■ **What is needed**:
Using the records below, repeat exactly the lines from the one holding "(start not counted)" through the one holding "hold reg to", both ends included, and no others.

■ **Listed records**:
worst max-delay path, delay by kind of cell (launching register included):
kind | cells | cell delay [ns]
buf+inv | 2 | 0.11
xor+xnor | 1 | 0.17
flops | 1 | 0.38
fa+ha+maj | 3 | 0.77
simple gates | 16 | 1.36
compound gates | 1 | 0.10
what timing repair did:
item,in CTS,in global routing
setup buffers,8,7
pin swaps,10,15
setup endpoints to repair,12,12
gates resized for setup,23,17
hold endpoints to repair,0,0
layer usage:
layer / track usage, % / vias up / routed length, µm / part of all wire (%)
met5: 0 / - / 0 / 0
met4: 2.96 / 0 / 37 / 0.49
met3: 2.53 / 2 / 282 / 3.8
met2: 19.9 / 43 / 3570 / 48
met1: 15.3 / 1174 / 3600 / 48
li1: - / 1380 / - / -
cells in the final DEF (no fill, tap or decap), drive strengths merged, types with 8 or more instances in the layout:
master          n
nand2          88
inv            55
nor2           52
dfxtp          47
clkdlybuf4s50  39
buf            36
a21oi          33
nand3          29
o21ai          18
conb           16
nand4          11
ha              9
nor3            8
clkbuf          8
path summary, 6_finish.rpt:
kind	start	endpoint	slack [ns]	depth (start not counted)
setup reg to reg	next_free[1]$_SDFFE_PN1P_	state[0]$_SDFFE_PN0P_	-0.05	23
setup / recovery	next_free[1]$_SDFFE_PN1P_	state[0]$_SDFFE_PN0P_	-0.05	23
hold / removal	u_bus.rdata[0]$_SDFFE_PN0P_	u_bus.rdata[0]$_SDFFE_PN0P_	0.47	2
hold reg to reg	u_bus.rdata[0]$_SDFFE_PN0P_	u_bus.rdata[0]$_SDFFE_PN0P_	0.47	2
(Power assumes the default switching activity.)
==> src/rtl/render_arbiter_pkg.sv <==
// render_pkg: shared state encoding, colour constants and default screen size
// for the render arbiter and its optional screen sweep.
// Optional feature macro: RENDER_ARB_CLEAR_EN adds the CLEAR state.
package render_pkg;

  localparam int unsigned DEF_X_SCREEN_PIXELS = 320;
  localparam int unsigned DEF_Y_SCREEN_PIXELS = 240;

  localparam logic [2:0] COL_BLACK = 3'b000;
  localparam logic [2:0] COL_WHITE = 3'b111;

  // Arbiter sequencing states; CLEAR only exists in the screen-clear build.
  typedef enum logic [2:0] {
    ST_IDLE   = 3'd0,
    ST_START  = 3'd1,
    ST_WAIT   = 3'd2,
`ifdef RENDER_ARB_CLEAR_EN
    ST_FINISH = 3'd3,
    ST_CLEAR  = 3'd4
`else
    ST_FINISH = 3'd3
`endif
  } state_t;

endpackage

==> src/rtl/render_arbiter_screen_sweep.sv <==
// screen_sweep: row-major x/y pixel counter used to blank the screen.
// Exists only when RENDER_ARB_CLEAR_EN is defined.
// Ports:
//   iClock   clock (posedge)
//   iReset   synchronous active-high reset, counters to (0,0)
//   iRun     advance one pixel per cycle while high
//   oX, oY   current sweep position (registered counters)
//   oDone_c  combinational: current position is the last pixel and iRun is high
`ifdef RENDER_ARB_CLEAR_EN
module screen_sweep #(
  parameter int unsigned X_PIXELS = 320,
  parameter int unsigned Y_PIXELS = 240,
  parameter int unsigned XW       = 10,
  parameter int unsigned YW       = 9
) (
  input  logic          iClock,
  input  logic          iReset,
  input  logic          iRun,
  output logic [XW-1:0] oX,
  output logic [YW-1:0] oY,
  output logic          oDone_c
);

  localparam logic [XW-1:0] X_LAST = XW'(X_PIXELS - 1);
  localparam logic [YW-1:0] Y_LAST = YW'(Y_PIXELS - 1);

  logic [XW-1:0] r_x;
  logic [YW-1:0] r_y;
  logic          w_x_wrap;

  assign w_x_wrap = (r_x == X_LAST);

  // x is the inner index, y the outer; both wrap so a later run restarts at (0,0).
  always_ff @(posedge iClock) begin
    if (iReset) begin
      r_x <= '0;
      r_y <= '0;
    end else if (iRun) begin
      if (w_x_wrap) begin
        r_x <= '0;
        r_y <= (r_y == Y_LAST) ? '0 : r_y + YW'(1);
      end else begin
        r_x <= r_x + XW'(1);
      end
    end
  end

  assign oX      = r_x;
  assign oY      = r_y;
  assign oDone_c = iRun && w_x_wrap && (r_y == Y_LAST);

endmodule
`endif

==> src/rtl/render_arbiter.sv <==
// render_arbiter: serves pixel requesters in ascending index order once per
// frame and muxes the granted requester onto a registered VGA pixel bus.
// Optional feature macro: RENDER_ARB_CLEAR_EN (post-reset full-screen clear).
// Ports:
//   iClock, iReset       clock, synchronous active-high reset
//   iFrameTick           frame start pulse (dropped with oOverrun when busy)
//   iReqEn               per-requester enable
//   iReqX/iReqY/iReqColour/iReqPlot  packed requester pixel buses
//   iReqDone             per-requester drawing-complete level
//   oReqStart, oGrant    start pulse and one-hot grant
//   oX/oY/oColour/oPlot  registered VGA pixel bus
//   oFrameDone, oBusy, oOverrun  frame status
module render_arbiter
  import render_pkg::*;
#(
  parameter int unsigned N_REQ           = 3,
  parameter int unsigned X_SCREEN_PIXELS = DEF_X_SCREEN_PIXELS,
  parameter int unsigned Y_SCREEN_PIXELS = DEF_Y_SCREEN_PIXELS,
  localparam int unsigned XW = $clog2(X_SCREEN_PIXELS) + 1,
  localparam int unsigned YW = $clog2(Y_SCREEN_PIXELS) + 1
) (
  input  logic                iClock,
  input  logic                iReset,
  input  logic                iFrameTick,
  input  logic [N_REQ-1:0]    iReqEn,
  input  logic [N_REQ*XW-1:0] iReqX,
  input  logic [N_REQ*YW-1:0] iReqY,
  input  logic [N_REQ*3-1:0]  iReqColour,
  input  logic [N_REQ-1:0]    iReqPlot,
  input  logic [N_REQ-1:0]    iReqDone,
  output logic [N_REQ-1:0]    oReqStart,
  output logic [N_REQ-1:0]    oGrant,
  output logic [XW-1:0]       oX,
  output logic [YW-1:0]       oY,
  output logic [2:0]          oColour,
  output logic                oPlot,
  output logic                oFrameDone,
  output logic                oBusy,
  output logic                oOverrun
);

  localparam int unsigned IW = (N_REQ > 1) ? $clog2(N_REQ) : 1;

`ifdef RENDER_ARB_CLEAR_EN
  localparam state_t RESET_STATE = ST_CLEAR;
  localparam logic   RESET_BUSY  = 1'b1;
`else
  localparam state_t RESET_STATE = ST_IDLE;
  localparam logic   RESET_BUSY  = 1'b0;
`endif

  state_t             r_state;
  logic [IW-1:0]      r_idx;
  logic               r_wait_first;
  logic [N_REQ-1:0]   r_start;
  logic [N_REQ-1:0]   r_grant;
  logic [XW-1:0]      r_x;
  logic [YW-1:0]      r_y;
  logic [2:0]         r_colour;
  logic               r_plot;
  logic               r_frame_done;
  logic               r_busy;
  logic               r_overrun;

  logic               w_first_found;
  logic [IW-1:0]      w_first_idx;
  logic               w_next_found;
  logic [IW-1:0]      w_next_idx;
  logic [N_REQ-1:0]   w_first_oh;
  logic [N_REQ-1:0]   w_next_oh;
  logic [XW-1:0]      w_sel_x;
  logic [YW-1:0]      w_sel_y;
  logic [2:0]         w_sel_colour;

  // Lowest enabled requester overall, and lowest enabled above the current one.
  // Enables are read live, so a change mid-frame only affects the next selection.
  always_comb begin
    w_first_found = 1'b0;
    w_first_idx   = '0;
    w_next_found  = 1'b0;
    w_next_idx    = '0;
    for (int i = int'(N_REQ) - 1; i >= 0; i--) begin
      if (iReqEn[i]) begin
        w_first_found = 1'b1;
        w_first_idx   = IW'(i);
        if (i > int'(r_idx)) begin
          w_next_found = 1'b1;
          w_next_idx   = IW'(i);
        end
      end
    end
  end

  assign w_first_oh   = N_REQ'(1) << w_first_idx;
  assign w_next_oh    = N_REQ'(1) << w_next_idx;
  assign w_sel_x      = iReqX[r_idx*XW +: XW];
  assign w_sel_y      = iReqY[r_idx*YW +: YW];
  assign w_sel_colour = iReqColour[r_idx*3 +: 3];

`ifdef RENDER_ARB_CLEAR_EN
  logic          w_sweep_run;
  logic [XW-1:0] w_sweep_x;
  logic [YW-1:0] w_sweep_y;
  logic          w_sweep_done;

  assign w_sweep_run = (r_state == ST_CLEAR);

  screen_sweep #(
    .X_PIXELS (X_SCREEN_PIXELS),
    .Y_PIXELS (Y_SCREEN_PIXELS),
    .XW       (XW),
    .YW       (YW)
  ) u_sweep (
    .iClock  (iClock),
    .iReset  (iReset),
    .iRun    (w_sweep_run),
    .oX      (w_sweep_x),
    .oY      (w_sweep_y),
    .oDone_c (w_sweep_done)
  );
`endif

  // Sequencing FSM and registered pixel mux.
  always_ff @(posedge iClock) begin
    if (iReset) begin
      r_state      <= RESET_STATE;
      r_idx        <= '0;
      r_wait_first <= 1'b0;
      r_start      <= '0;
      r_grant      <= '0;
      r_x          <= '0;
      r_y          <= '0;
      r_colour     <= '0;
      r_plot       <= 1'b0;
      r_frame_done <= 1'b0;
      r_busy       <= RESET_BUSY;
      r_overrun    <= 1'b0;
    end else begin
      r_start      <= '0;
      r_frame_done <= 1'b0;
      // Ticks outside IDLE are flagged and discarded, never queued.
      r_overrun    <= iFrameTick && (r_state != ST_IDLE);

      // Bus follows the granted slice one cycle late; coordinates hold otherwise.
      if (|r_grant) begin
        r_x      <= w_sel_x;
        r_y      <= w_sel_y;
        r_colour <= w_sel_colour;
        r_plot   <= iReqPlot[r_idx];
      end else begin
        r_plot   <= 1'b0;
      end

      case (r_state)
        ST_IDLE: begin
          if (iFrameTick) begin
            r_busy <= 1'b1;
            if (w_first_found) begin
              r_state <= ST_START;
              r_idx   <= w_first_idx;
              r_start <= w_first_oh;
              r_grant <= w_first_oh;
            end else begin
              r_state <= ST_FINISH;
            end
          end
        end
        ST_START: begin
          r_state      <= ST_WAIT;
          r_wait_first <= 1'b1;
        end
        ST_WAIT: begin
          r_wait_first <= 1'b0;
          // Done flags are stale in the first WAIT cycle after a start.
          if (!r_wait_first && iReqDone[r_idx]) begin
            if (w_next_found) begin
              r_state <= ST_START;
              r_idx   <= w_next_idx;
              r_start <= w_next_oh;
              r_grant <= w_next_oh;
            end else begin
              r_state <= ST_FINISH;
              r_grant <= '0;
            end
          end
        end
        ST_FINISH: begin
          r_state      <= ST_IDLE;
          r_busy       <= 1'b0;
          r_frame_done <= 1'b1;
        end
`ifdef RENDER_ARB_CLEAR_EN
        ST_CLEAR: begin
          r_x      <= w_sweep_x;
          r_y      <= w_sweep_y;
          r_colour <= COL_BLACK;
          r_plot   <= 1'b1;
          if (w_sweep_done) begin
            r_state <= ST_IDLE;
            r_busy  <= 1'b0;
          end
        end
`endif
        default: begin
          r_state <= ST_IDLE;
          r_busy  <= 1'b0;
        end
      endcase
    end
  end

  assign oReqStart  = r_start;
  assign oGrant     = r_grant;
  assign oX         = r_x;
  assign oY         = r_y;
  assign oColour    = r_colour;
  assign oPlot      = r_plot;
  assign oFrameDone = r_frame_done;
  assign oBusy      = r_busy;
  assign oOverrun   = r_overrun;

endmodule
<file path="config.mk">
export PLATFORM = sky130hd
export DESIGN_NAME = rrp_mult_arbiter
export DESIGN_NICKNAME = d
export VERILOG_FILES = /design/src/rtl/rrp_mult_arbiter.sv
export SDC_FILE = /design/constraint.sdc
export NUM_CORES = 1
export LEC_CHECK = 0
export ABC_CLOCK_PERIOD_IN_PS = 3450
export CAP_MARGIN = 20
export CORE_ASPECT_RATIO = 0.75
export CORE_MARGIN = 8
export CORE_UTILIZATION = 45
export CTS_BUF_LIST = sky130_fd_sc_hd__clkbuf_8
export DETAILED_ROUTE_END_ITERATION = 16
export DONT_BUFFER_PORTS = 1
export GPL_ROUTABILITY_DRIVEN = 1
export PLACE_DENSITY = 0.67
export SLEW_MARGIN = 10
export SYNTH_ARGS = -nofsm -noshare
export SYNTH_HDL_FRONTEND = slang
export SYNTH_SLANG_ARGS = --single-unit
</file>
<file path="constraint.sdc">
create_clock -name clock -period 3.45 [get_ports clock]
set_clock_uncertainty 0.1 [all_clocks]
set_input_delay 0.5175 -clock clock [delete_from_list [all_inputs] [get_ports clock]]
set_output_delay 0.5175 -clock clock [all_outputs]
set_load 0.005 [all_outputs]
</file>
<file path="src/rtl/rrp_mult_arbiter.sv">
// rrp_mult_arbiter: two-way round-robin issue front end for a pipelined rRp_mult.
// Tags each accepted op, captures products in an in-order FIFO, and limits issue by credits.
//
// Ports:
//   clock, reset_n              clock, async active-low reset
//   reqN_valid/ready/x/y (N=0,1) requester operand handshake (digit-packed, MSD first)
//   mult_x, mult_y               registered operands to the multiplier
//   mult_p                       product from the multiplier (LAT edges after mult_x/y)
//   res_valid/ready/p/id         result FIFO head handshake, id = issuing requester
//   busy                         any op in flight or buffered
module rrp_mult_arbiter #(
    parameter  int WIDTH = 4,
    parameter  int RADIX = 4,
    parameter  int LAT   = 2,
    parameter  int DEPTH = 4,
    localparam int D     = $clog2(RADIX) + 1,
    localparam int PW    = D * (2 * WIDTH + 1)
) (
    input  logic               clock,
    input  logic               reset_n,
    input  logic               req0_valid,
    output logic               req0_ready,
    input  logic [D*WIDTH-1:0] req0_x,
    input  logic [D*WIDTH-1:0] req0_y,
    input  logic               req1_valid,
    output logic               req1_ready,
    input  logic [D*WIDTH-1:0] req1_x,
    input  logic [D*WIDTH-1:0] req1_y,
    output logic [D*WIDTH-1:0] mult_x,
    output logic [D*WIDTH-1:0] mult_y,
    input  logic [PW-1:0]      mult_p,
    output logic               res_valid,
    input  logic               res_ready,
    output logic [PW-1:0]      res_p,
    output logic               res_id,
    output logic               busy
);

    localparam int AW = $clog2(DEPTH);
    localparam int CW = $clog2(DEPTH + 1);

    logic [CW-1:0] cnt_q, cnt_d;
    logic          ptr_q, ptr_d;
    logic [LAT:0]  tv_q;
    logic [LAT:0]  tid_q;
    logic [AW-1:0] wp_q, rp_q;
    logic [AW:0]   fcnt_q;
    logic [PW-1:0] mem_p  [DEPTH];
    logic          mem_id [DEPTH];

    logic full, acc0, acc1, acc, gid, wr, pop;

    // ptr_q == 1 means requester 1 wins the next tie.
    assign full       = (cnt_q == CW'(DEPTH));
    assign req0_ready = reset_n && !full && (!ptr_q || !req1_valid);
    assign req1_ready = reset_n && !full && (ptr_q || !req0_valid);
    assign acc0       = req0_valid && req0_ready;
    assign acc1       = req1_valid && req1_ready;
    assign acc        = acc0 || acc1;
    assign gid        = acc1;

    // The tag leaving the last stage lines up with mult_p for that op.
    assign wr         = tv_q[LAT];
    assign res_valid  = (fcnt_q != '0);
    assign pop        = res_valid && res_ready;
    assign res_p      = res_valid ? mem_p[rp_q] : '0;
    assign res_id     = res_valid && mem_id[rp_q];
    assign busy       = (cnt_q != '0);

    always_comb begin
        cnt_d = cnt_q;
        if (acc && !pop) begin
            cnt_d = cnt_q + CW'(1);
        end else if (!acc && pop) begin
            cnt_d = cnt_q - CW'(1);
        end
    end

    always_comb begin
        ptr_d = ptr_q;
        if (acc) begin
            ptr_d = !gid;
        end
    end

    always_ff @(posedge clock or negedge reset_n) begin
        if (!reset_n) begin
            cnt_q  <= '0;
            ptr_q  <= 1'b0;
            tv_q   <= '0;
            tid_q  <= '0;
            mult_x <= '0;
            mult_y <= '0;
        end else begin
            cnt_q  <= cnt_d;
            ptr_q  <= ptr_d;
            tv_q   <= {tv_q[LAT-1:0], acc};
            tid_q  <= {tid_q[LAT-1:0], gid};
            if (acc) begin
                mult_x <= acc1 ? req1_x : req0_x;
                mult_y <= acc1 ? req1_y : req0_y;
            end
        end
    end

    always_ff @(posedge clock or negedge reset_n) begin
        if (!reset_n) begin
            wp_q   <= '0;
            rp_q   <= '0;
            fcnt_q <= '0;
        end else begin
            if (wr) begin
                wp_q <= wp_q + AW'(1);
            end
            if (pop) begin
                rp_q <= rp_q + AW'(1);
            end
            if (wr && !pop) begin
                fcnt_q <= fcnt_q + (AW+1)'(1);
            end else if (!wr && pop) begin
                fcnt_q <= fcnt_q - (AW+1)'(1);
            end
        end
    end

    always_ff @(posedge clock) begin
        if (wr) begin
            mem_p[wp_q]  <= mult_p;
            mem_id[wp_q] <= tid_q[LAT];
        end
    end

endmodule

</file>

■ **Task answer**:
kind	start	endpoint	slack [ns]	depth (start not counted)
setup reg to reg	next_free[1]$_SDFFE_PN1P_	state[0]$_SDFFE_PN0P_	-0.05	23
setup / recovery	next_free[1]$_SDFFE_PN1P_	state[0]$_SDFFE_PN0P_	-0.05	23
hold / removal	u_bus.rdata[0]$_SDFFE_PN0P_	u_bus.rdata[0]$_SDFFE_PN0P_	0.47	2
hold reg to reg	u_bus.rdata[0]$_SDFFE_PN0P_	u_bus.rdata[0]$_SDFFE_PN0P_	0.47	2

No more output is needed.